How do the lines below between the ones holding "edfxtp_1 | 1242 | 1242" and "buf_2 | 9 | 86", inclusive, read? Give them again exactly, with no other lines.
** Opening AVAILABLE DATA block **
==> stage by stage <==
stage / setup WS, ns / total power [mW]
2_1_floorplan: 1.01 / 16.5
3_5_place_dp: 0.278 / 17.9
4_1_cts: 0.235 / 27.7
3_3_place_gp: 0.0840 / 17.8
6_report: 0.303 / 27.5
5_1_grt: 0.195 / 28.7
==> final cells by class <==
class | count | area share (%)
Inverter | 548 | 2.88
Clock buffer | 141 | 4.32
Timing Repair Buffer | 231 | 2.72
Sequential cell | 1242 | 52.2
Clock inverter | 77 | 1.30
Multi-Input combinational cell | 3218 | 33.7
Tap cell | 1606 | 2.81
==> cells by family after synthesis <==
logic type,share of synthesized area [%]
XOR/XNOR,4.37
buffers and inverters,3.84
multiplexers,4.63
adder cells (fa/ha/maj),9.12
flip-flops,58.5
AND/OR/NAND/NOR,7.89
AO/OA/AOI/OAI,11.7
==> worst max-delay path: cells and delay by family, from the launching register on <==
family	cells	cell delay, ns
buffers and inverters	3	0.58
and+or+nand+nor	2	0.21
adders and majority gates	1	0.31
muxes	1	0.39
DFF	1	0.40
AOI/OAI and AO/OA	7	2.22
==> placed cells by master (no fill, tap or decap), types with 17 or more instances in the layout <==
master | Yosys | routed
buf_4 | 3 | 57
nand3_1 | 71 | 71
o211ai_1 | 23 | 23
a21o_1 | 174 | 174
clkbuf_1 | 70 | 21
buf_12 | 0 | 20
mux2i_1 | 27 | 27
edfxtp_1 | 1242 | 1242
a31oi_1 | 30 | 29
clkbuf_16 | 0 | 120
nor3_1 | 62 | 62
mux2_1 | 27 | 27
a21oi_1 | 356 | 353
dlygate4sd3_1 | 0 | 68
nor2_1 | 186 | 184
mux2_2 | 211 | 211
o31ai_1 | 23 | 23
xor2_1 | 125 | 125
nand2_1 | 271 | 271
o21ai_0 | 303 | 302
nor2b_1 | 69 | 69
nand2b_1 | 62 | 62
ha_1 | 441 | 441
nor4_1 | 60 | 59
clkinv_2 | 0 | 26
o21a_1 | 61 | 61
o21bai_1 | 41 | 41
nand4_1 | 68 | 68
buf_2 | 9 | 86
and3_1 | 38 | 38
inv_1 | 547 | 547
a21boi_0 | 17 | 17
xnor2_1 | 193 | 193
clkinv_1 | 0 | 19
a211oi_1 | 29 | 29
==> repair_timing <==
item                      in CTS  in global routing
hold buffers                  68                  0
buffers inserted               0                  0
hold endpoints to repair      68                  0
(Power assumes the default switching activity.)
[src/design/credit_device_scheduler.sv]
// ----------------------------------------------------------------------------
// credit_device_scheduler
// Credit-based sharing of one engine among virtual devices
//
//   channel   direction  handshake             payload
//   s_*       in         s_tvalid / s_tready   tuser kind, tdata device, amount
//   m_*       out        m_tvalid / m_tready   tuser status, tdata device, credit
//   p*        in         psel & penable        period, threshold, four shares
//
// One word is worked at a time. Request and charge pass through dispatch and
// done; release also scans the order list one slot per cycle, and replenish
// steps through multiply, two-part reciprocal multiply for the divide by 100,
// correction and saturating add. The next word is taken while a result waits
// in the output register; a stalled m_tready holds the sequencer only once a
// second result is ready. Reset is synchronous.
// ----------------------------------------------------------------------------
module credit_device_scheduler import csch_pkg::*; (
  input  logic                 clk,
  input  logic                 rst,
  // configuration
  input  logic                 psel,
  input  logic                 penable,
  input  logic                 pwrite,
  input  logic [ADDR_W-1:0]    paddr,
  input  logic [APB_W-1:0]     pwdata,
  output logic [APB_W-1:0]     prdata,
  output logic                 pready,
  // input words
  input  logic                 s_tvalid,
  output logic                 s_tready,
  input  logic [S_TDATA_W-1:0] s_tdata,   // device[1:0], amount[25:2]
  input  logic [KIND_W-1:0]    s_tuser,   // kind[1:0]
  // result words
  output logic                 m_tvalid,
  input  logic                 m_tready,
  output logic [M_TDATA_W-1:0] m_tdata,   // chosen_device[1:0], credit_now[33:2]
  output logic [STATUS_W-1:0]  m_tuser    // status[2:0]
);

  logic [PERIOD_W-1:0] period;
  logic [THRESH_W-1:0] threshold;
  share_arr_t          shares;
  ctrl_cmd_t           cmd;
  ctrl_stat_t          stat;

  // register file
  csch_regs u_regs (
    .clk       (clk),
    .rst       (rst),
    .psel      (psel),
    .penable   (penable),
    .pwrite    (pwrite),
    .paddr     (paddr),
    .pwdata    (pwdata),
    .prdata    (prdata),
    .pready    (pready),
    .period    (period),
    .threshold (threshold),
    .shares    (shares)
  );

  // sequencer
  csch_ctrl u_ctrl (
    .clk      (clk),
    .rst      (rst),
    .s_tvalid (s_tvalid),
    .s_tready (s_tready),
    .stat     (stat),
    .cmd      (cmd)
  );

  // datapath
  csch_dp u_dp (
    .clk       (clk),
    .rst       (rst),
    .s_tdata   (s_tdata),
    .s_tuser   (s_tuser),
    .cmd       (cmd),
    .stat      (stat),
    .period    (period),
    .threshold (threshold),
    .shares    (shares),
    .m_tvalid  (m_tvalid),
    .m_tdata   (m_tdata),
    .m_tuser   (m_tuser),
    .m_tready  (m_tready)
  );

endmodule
** Closing AVAILABLE DATA block **
### FINAL ANSWER:
edfxtp_1 | 1242 | 1242
a31oi_1 | 30 | 29
clkbuf_16 | 0 | 120
nor3_1 | 62 | 62
mux2_1 | 27 | 27
a21oi_1 | 356 | 353
dlygate4sd3_1 | 0 | 68
nor2_1 | 186 | 184
mux2_2 | 211 | 211
o31ai_1 | 23 | 23
xor2_1 | 125 | 125
nand2_1 | 271 | 271
o21ai_0 | 303 | 302
nor2b_1 | 69 | 69
nand2b_1 | 62 | 62
ha_1 | 441 | 441
nor4_1 | 60 | 59
clkinv_2 | 0 | 26
o21a_1 | 61 | 61
o21bai_1 | 41 | 41
nand4_1 | 68 | 68
buf_2 | 9 | 86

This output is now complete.